General characteristics
- Tonnage: 2,120 long tons deadweight (DWT)
- Displacement: 3,139 t.(lt) 6,240 t.(fl)
- Length: 338 ft (103 m)
- Beam: 50 ft (15 m)
- Draught: 18 ft (5.5 m)
- Propulsion: diesel engine, single screw, 1,700shp
- Speed: 12 kts. (max)
- Complement: 84
- Armament: one single 3 in (76 mm) dual purpose gun mount, six single 20 mm gun mounts

= USS Arequipa =

Cargo ship of the United States Navy

USS Arequipa (AF-31) was an Adria class stores ship stores ship in service with the United States Navy from 1945 to 1955. She was sold in 1972 and later sunk as an artificial reef.

==History==
Arequipa was laid down on 17 January 1944 under a Maritime Commission contract (MC hull 2195) by Pennsylvania Shipyards, Inc., at Beaumont, Texas; launched on 4 May 1944; sponsored by Mrs. L. Osius; transferred to the Navy on 19 December 1944; towed to Todd Shipyards in Galveston, Texas, for conversion; and commissioned on 14 January 1945.

=== World War II ===
After a brief shakedown in the Gulf of Mexico followed by a short availability, the store ship departed Galveston on 31 January and steamed to Mobile, Alabama, to receive her initial load. She departed the United States on 7 February as part of Service Squadron 9 and shuttled provisions to various ships and shore activities throughout the Pacific Ocean, primarily in the Philippine Islands, the Admiralty Islands, and the Netherlands East Indies.

Before the end of October 1945, Arequipa had serviced 905 ships and 41 shore activities and travelled over 35,000 miles. On 19 December, she went into drydock at Manicani Island in Leyte Gulf.

=== Cold War ===
Following overhaul, Arequipa returned to the United States and picked up provisions in San Francisco, California, for delivery to ports throughout the Pacific Islands, Japan, and China. From May 1946 until November 1954, the stores ship delivered supplies, almost without interruption except for periodic repair and overhaul.

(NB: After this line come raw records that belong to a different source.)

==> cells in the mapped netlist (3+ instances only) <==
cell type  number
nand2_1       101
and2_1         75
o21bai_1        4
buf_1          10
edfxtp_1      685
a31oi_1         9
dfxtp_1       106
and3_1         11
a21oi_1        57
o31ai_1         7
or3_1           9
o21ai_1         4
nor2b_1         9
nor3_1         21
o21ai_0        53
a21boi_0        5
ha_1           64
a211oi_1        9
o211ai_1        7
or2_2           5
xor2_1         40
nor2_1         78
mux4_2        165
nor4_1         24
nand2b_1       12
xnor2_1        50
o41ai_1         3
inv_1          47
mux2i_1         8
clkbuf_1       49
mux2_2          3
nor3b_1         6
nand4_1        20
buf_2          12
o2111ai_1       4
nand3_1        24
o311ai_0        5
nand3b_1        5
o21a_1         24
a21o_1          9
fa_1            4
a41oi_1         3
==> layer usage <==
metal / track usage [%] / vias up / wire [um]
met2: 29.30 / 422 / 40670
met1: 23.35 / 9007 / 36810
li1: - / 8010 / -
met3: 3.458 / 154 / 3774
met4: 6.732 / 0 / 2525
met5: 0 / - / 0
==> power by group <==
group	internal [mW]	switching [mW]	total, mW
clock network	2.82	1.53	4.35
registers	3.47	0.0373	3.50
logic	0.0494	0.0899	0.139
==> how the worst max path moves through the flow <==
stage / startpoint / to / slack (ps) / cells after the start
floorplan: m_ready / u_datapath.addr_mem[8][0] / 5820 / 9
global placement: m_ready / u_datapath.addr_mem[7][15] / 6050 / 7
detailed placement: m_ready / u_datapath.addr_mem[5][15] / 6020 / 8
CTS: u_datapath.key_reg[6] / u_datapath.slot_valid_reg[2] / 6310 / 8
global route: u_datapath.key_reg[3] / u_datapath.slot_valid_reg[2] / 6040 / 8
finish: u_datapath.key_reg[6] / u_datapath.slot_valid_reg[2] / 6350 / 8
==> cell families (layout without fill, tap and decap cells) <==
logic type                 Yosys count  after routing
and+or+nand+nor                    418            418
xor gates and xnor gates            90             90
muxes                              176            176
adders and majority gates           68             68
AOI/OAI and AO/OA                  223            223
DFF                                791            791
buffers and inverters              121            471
[src/rtl/core/eem_pkg.sv]
// ----------------------------------------------------------------------------
// eem_pkg
// Shared types and constants of the energy efficiency meter.
// ----------------------------------------------------------------------------
`default_nettype none

package eem_pkg;

  localparam logic [1:0] FUNC_SAMPLE  = 2'd0;
  localparam logic [1:0] FUNC_CHG_ON  = 2'd1;
  localparam logic [1:0] FUNC_CHG_OFF = 2'd2;
  localparam logic [1:0] FUNC_RESET   = 2'd3;

  localparam logic REG_FINAL_DRIVE = 1'b0;
  localparam logic REG_WHEEL       = 1'b1;

  localparam logic [12:0] FINAL_DRIVE_RST = 13'd2304;
  localparam logic [11:0] WHEEL_RST       = 12'd2000;

  localparam int ENTRY_E_W = 36;
  localparam int ENTRY_D_W = 27;

  localparam int DIV_N_W   = 64;
  localparam int DIV_D_W   = 48;
  localparam int DIV_CNT_W = 6;

  localparam logic [31:0] MIN_GAP_MS = 32'd500;
  localparam logic [31:0] MAX_DT_MS  = 32'd65535;

  localparam logic [63:0] DIST_ENTRY_MAX = 64'd134217727;
  localparam logic [63:0] WHKM_MAX       = 64'd549755813887;
  localparam logic [63:0] KMKWH_MAX      = 64'd1000000000;
  localparam logic [47:0] CHG_E_MAX      = 48'd140737488355327;
  localparam logic [40:0] SESS_D_MAX     = 41'd1099511627775;

  localparam logic [63:0] K_WHKM  = 64'd2500;
  localparam logic [47:0] K_NINE  = 48'd9;
  localparam logic [63:0] K_KMKWH = 64'd3600000;
  localparam logic [28:0] K_RPM   = 29'd60000;
  localparam logic [9:0]  K_MIN_D = 10'd1000;

  typedef struct packed {
    logic               start;
    logic [DIV_N_W-1:0] dividend;
    logic [DIV_D_W-1:0] divisor;
  } div_req_t;

  typedef struct packed {
    logic               done;
    logic [DIV_N_W-1:0] quotient;
  } div_rsp_t;

endpackage

`default_nettype wire

[src/rtl/core/eem_divider.sv]
// ----------------------------------------------------------------------------
// eem_divider
// Restoring unsigned divider, one quotient bit per cycle.
// ----------------------------------------------------------------------------
`default_nettype none

module eem_divider (
  input  wire                   clk,
  input  wire                   rst,
  input  eem_pkg::div_req_t     req,
  output eem_pkg::div_rsp_t     rsp
);

  logic [eem_pkg::DIV_D_W-1:0]   rem;
  logic [eem_pkg::DIV_N_W-1:0]   quo;
  logic [eem_pkg::DIV_D_W-1:0]   dvs;
  logic [eem_pkg::DIV_CNT_W-1:0] cnt;
  logic                          busy;
  logic                          done;
  logic [eem_pkg::DIV_D_W:0]     trial;
  logic                          fits;

  assign trial = {rem, quo[eem_pkg::DIV_N_W-1]};
  assign fits  = trial >= {1'b0, dvs};

  always_ff @(posedge clk) begin
    if (rst) begin
      busy <= 1'b0;
      done <= 1'b0;
      cnt  <= '0;
    end else begin
      done <= 1'b0;
      if (req.start) begin
        busy <= 1'b1;
        cnt  <= '0;
      end else if (busy) begin
        cnt <= cnt + 1'b1;
        if (cnt == eem_pkg::DIV_CNT_W'(eem_pkg::DIV_N_W - 1)) begin
          busy <= 1'b0;
          done <= 1'b1;
        end
      end
    end
  end

  always_ff @(posedge clk) begin
    if (req.start) begin
      rem <= '0;
      quo <= req.dividend;
      dvs <= req.divisor;
    end else if (busy) begin
      rem <= fits ? eem_pkg::DIV_D_W'(trial - {1'b0, dvs}) : trial[eem_pkg::DIV_D_W-1:0];
      quo <= {quo[eem_pkg::DIV_N_W-2:0], fits};
    end
  end

  assign rsp.done     = done;
  assign rsp.quotient = quo;

endmodule

`default_nettype wire
### src/design/ipc_cfg.sv
module ipc_cfg import ipc_pkg::*; #(
    parameter int MAX_WIDTH  = 64,
    parameter int MAX_HEIGHT = 64,
    parameter int SZW        = 7,
    parameter int SZH        = 7
) (
    input  logic              i_clk,
    input  logic              i_rst_n,
    input  logic              psel,
    input  logic              penable,
    input  logic              pwrite,
    input  logic [APB_AW-1:0] paddr,
    input  logic [APB_DW-1:0] pwdata,
    output logic [APB_DW-1:0] prdata,
    output logic [SZW-1:0]    o_width_eff,
    output logic [SZH-1:0]    o_height_eff,
    output logic              o_restart
);

    logic [CFG_FIELD_W-1:0] r_width;
    logic [CFG_FIELD_W-1:0] r_height;
    logic                   wr_en;
    logic [SZW-1:0]         width_ext;
    logic [SZH-1:0]         height_ext;

    assign wr_en     = psel && penable && pwrite;
    assign o_restart = wr_en;

    // Register writes
    always_ff @(posedge i_clk) begin
        if (!i_rst_n) begin
            r_width  <= CFG_FIELD_W'(1);
            r_height <= CFG_FIELD_W'(1);
        end else if (wr_en) begin
            case (paddr[2])
                REG_WIDTH:  r_width  <= pwdata[CFG_FIELD_W-1:0];
                REG_HEIGHT: r_height <= pwdata[CFG_FIELD_W-1:0];
                default: ;
            endcase
        end
    end

    // Readback
    always_comb begin
        case (paddr[2])
            REG_WIDTH:  prdata = APB_DW'(r_width);
            REG_HEIGHT: prdata = APB_DW'(r_height);
            default:    prdata = '0;
        endcase
    end

    // Clamp sizes into 1..MAX
    assign width_ext  = SZW'(r_width);
    assign height_ext = SZH'(r_height);

    always_comb begin
        if (width_ext == '0) begin
            o_width_eff = SZW'(1);
        end else if (width_ext > SZW'(MAX_WIDTH)) begin
            o_width_eff = SZW'(MAX_WIDTH);
        end else begin
            o_width_eff = width_ext;
        end
        if (height_ext == '0) begin
            o_height_eff = SZH'(1);
        end else if (height_ext > SZH'(MAX_HEIGHT)) begin
            o_height_eff = SZH'(MAX_HEIGHT);
        end else begin
            o_height_eff = height_ext;
        end
    end

endmodule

===Decommissioning and fate===
Arequipa underwent a pre-inactivation overhaul at Pearl Harbor from November 1954 to June 1955 and then steamed to San Diego, California, to join the Pacific Reserve Fleet. She was decommissioned on 25 August 1955, and her name was struck from the Navy list on 1 September 1961. She was sold in December 1972 to Star-Kist Foods, Inc., of Terminal Island, California, for non-transportation use. The Arequipa was toured by a former crewman, Don King USN (Ret), in San Diego prior to being towed offshore and scuttled to become an artificial reef.

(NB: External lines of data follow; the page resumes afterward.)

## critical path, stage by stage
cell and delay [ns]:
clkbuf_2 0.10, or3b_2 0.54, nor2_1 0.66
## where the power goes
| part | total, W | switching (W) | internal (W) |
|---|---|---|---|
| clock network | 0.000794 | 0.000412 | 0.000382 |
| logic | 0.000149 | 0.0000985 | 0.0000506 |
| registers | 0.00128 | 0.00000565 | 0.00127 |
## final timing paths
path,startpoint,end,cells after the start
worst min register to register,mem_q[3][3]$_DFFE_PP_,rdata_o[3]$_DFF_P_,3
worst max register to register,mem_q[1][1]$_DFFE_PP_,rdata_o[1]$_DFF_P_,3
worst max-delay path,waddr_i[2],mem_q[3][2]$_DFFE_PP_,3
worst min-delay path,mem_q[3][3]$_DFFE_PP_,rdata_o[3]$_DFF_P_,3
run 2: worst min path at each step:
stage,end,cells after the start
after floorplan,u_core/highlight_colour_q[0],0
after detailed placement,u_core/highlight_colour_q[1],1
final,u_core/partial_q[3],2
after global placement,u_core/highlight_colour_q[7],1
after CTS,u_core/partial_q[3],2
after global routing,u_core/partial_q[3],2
==> config.mk <==
export PLATFORM = sky130hd
export DESIGN_NAME = wmo_mac
export DESIGN_NICKNAME = d
export VERILOG_FILES = /design/src/rtl/core/wmo_pkg.sv /design/src/rtl/core/wmo_mac.sv
export SDC_FILE = /design/constraint.sdc
export NUM_CORES = 1
export LEC_CHECK = 0
export BUFFER_PORTS_ARGS = -buffer_cell sky130_fd_sc_hd__buf_2
export CORE_AREA = 2 2 246 248
export CTS_BUF_LIST = sky130_fd_sc_hd__clkbuf_4
export DETAILED_ROUTE_END_ITERATION = 10
export DIE_AREA = 0 0 248 250
export PLACE_DENSITY = 0.59
export SLEW_MARGIN = 0
export SYNTH_ARGS = -nofsm -noshare
export SYNTH_HDL_FRONTEND = slang
export SYNTH_SLANG_ARGS = --single-unit
==> constraint.sdc <==
create_clock -name clk -period 9 [get_ports clk]
set_input_delay 1.8 -clock clk [delete_from_list [all_inputs] [get_ports clk]]
set_output_delay 1.8 -clock clk [all_outputs]
set_load 0.01 [all_outputs]
==> src/rtl/core/wmo_pkg.sv <==
`default_nettype none

package wmo_pkg;

  // default sizes of the table and the morph grid
  localparam int WAVES_DEF = 64;
  localparam int GRID_WIDTH_DEF = 8;
  localparam int GRID_HEIGHT_DEF = 8;
  localparam int SAMPLES_PER_WAVE_DEF = 256;

  // output sample format and its saturation limits
  localparam int SAMPLE_BITS = 16;
  localparam int SAMPLE_MAX = 2 ** (SAMPLE_BITS - 1) - 1;
  localparam int SAMPLE_MIN = -SAMPLE_MAX - 1;

  // operand width of the shared multiply and round unit
  localparam int MAC_W = 26;

  // request opcodes
  localparam logic OP_WRITE = 1'b0;
  localparam logic OP_GEN = 1'b1;

  // configuration register indexes
  localparam logic [1:0] CFG_GAIN = 2'd0;
  localparam logic [1:0] CFG_COEFF = 2'd1;
  localparam logic [1:0] CFG_MODE_XY = 2'd2;
  localparam logic [1:0] CFG_INTERP = 2'd3;

  // rounding shift of the shared unit
  typedef enum logic [1:0] {
    SH_8,
    SH_14,
    SH_16
  } rshift_t;

  // one operation of the shared unit: base + round((target - base) * mult >> sh)
  typedef struct packed {
    logic signed [MAC_W-1:0] base;
    logic signed [MAC_W-1:0] target;
    logic [15:0] mult;
    rshift_t sh;
  } mac_req_t;

  // sequencer states
  typedef enum logic [3:0] {
    ST_IDLE,
    ST_SMUL,
    ST_SADD,
    ST_READ,
    ST_RWAIT,
    ST_LMUL,
    ST_LADD,
    ST_GMUL,
    ST_GADD,
    ST_OUT
  } state_t;

  // table of i mod n for i below 256, eight bits per entry
  function automatic logic [2047:0] mod_table(input int unsigned n);
    logic [2047:0] t;
    logic [7:0] r;
    t = '0;
    r = '0;
    for (int i = 0; i < 256; i++) begin
      t[i*8 +: 8] = r;
      r = ((32'(r) + 32'd1) == n) ? 8'h00 : r + 8'h01;
    end
    return t;
  endfunction

endpackage

`default_nettype wire

==> src/rtl/core/wmo_mac.sv <==
`default_nettype none

module wmo_mac (
  input  wire logic                               clk,
  input  wire wmo_pkg::mac_req_t                  req,
  output logic signed [wmo_pkg::MAC_W-1:0]        res
);

  localparam int DW = wmo_pkg::MAC_W + 1;
  localparam int PW = DW + 17;

  logic signed [DW-1:0] diff;
  logic signed [16:0] mult_s;
  logic signed [PW-1:0] prod_q;
  logic signed [wmo_pkg::MAC_W-1:0] base_q;
  wmo_pkg::rshift_t sh_q;
  logic signed [PW-1:0] bias;
  logic signed [PW-1:0] rnd;
  logic signed [PW-1:0] shd;

  // difference times factor
  assign diff = DW'(req.target) - DW'(req.base);
  assign mult_s = {1'b0, req.mult};

  // product register
  always_ff @(posedge clk) begin
    prod_q <= diff * mult_s;
    base_q <= req.base;
    sh_q <= req.sh;
  end

  // round half up and shift
  always_comb begin
    case (sh_q)
      wmo_pkg::SH_8: begin
        bias = PW'(128);
        rnd = prod_q + bias;
        shd = rnd >>> 8;
      end
      wmo_pkg::SH_14: begin
        bias = PW'(8192);
        rnd = prod_q + bias;
        shd = rnd >>> 14;
      end
      default: begin
        bias = PW'(32768);
        rnd = prod_q + bias;
        shd = rnd >>> 16;
      end
    endcase
  end

  assign res = base_q + wmo_pkg::MAC_W'(shd);

endmodule

`default_nettype wire

* Word level (Yosys, flattened, before mapping) *
Cells that the tools add are included.

storage, ports and cells
  bits in registers = 70
  input bits = 71

cells by class
  add/sub/neg operators = 5
  multiplexer cells = 1
  $mul = 1
  equal/unequal tests = 1
  reduce and logical (&&, ||, !) cells = 1

operators with widths
  operator                count
  $pmux 26 s2             1
  $add 42x17->42 const B  1
  $mul 27x17->42          1
  $add 40x15->40 const B  1
  $add 34x9->34 const B   1
  $sub 26x26->27          1
  $add 26x26->26          1
  $eq 2x1->1 const B      1
  $logic_not 2->1         1

* Longest topological paths before layout *
Gate-level depths: netlist of run 1.

  depth in word-level cells = 3
  gate-level depth with buffers = 34
  mapped depth without buffers = 33

* Worst setup path before layout of run 1 *
No wires, ideal clock.

  path type = in2reg
  start point = in req[18] (netlist name)
  end point = reg prod_q[39]
  setup slack = -394 ps
  stages on the path = 31
  arrival = 9,272 ps
  path buffers = 2
  path through = inv_1 > ha_1 > inv_1 > fa_1 > a211o_1 > a21oi_1 > o21a_1 > nor4_1 > o2111ai_1 > and2_0 > clkbuf_1 > nand2_1 > fa_1 > fa_1 > inv_1 > fa_1 > fa_1 > fa_1 > inv_1 > fa_1 > inv_1 > ha_1 > clkbuf_1 > and4_1 > nand2_1 > nor3_1 > and2_1 > nand4_1 > a31oi_1 > nor4_1 > a311o_1

between the ends
  word-level cells in the longest chain between the ends = 2

RTL lines
  item                  line           source
  start, declared       wmo_mac.sv:5   input wire wmo_pkg::mac_req_t req,
  $sub 26x26->27        wmo_mac.sv:22  assign diff = DW'(req.target) - DW'(req.base);
  $mul 27x17->42        wmo_mac.sv:27  prod_q <= diff * mult_s;
  end signal, assigned  wmo_mac.sv:27
  end, declared         wmo_mac.sv:14  logic signed [PW-1:0] prod_q;

Every way passes these cells.

* Worst setup path in the final report of run 1 *
  start point = in req[18] (netlist name)
  end point = reg prod_q[34]

Same word-level chain as after synthesis.

==> results of run 1 <==
==> final timing paths <==
| path | cells past startpoint | slack [ps] | to |
|---|---|---|---|
| worst max-delay path | 30 | 130 | prod_q[34] |
| worst min-delay path | 1 | 1470 | sh_q[0] |
==> area by class of cell <==
| type | instances | share of cell area, % |
|---|---|---|
| timing repair buffer | 343 | 10.5 |
| tap | 782 | 4.11 |
| sequential | 63 | 5.29 |
| clock inverter | 7 | 0.310 |
| clock buffer | 9 | 0.284 |
| antenna | 1 | 0.0105 |
| inverter | 512 | 8.08 |
| multi-input combinational | 1614 | 71.4 |
==> cells by family after synthesis <==
kind of cell,after synthesis,share of synthesized area [%]
AOI/OAI and AO/OA,234,7.68
xor gates and xnor gates,109,4.77
adders and majority gates,559,50.3
buffers and inverters,602,11.5
DFF,63,6.31
muxes,59,3.13
and+or+nand+nor,653,16.4
==> cell usage after synthesis (3+ instances only) <==
| cell type | count | area, µm² |
|---|---|---|
| nand3b_1 | 4 | 30.0 |
| a221o_1 | 4 | 40.0 |
| buf_6 | 4 | 45.0 |
| dfxtp_1 | 63 | 1260 |
| nor3_1 | 17 | 85.1 |
| o211ai_1 | 3 | 22.5 |
| o21ai_1 | 6 | 30.0 |
| and3_1 | 22 | 138 |
| and2_1 | 153 | 957 |
| fa_1 | 407 | 8150 |
| a211o_1 | 6 | 52.6 |
| nand3_1 | 15 | 75.1 |
| inv_1 | 511 | 1920 |
| a211oi_1 | 8 | 60.1 |
| o21bai_1 | 10 | 75.1 |
| nor2b_1 | 18 | 113 |
| xnor2_1 | 70 | 613 |
| nor4_1 | 9 | 56.3 |
| or2_2 | 4 | 25.0 |
| ha_1 | 152 | 1900 |
| nor2_1 | 57 | 214 |
| xor2_1 | 39 | 342 |
| o21a_1 | 14 | 105 |
| nand2b_1 | 28 | 175 |
| clkbuf_1 | 83 | 312 |
| a311oi_1 | 3 | 26.3 |
| a31oi_1 | 7 | 43.8 |
| mux2i_1 | 34 | 340 |
| or3_1 | 7 | 43.8 |
| mux2_1 | 18 | 203 |
| nand2_1 | 294 | 1100 |
| a21oi_1 | 80 | 400 |
| mux2_2 | 5 | 56.3 |
| o21ai_0 | 32 | 160 |
| and4_1 | 4 | 35.0 |
| a21o_1 | 37 | 278 |
==> registers in the layout, indices dropped and copies added, names as in the netlist <==
signal,cells
prod_q,35
base_q,26
sh_q,2
==> timing repair <==
action / 4_1_cts / 5_1_grt
pin swaps: 4 / 65
resized for setup: 12 / 106
setup buffers: 0 / 14
hold buffers: 0 / 0
endpoints found under the setup margin: 13 / 21
hold endpoints to repair: 0 / 0
==> through the flow <==
stage	utilization [%]	setup TNS, ps	cell area (µm²)	std cells
2_1_floorplan	-	0	20000	2279
5_1_grt	40.0	-441	23800	3331
3_5_place_dp	38.6	-10690	23000	3301
6_report	40.0	0	23800	3331
3_3_place_gp	38.6	-9130	23000	3301
4_1_cts	38.9	-3.24	23200	3317
==> per-layer routing <==
metal  vias up  share of wire (%)  track usage, %
met5         -                  0               0
met4         0                2.9            5.32
met3       105                3.4            1.25
met2       350                 52            34.7
met1      8233                 41            23.2
li1       7437                  -               -
--- src/etic_pkg.sv ---
// Package for the energy-triggered IQ capture block.
// Sizes, codes, state types and controller/datapath structs; no dependencies.
package etic_pkg;

   localparam int RECORD_DEPTH     = 65536;
   localparam int CALIB_BUFFERS    = 20;
   localparam int MAX_BUFFER_PAIRS = 65536;

   localparam int FUNC_W     = 2;
   localparam int SAMPLE_W   = 8;
   localparam int ADDR_W     = 16;
   localparam int EV_W       = 3;
   localparam int FACTOR_W   = 8;
   localparam int STORE_W    = 2 * SAMPLE_W;
   localparam int STORE_AW   = $clog2(RECORD_DEPTH);
   localparam int LEN_W      = $clog2(RECORD_DEPTH + 1);
   localparam int POS_W      = $clog2(MAX_BUFFER_PAIRS + 1);
   localparam int THR_W      = 21;
   localparam int POWER_W    = 17;
   localparam int SUM_W      = 34;
   localparam int MEAN_W     = 17;
   localparam int MED_W      = MEAN_W + 1;
   localparam int PROD_W     = THR_W + POS_W;
   localparam int THR_PROD_W = FACTOR_W + MED_W;
   localparam int THR_SHIFT  = 5;
   localparam int CNT_W      = $clog2(CALIB_BUFFERS + 1);
   localparam int MED_LO     = (CALIB_BUFFERS - 1) / 2;
   localparam int MED_HI     = CALIB_BUFFERS / 2;
   localparam int DIV_CNT_W  = $clog2(SUM_W + 1);

   localparam int CSR_AW = 3;
   localparam int CSR_DW = 32;
   localparam logic [FACTOR_W-1:0] FACTOR_RESET = 8'd64;
   localparam logic [CSR_AW-1:0]   REG_FACTOR   = 3'd0;

   localparam logic [FUNC_W-1:0] FUNC_PAIR   = 2'd0;
   localparam logic [FUNC_W-1:0] FUNC_RESUME = 2'd1;
   localparam logic [FUNC_W-1:0] FUNC_READ   = 2'd2;

   localparam logic [EV_W-1:0] EV_NONE         = 3'd0;
   localparam logic [EV_W-1:0] EV_CALIBRATED   = 3'd1;
   localparam logic [EV_W-1:0] EV_REC_START    = 3'd2;
   localparam logic [EV_W-1:0] EV_REC_EXTEND   = 3'd3;
   localparam logic [EV_W-1:0] EV_REC_DONE     = 3'd4;
   localparam logic [EV_W-1:0] EV_LISTENING    = 3'd5;

   typedef enum logic [2:0] {
      MODE_INIT,
      MODE_CAL,
      MODE_LISTEN,
      MODE_REC,
      MODE_PAUSE
   } mode_type;

   typedef enum logic [3:0] {
      ST_IDLE,
      ST_EXEC,
      ST_MUL,
      ST_EOB,
      ST_DIV,
      ST_INS,
      ST_THR,
      ST_THRW,
      ST_FIN
   } ctrl_state_type;

   typedef struct packed {
      logic [FUNC_W-1:0]   func;
      logic [SAMPLE_W-1:0] i_sample;
      logic [SAMPLE_W-1:0] q_sample;
      logic                last;
      logic [ADDR_W-1:0]   read_address;
   } req_payload_type;

   typedef struct packed {
      logic [EV_W-1:0]     event_res;
      logic [LEN_W-1:0]    recorded_pairs;
      logic [THR_W-1:0]    threshold_level;
      logic [SAMPLE_W-1:0] read_i;
      logic [SAMPLE_W-1:0] read_q;
   } rsp_payload_type;

   typedef struct packed {
      logic accept;
      logic exec;
      logic mul;
      logic div_start;
      logic insert;
      logic thr_mul;
      logic thr_set;
      logic eob;
      logic finish;
   } ctrl_cmd_type;

   typedef struct packed {
      logic last_pair;
      logic calibrating;
      logic calib_last;
      logic div_busy;
   } dp_status_type;

endpackage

== Military awards and honors ==

Arequipa received one battle star for the Korean War conflict. Her crew was eligible for the following medals:
- American Campaign Medal
- Asiatic-Pacific Campaign Medal
- World War II Victory Medal
- Navy Occupation Service Medal (with Asia clasp)
- National Defense Service Medal
- Korean Service Medal (1)
- Philippines Liberation Medal
- United Nations Service Medal
- Republic of Korea War Service Medal (retroactive)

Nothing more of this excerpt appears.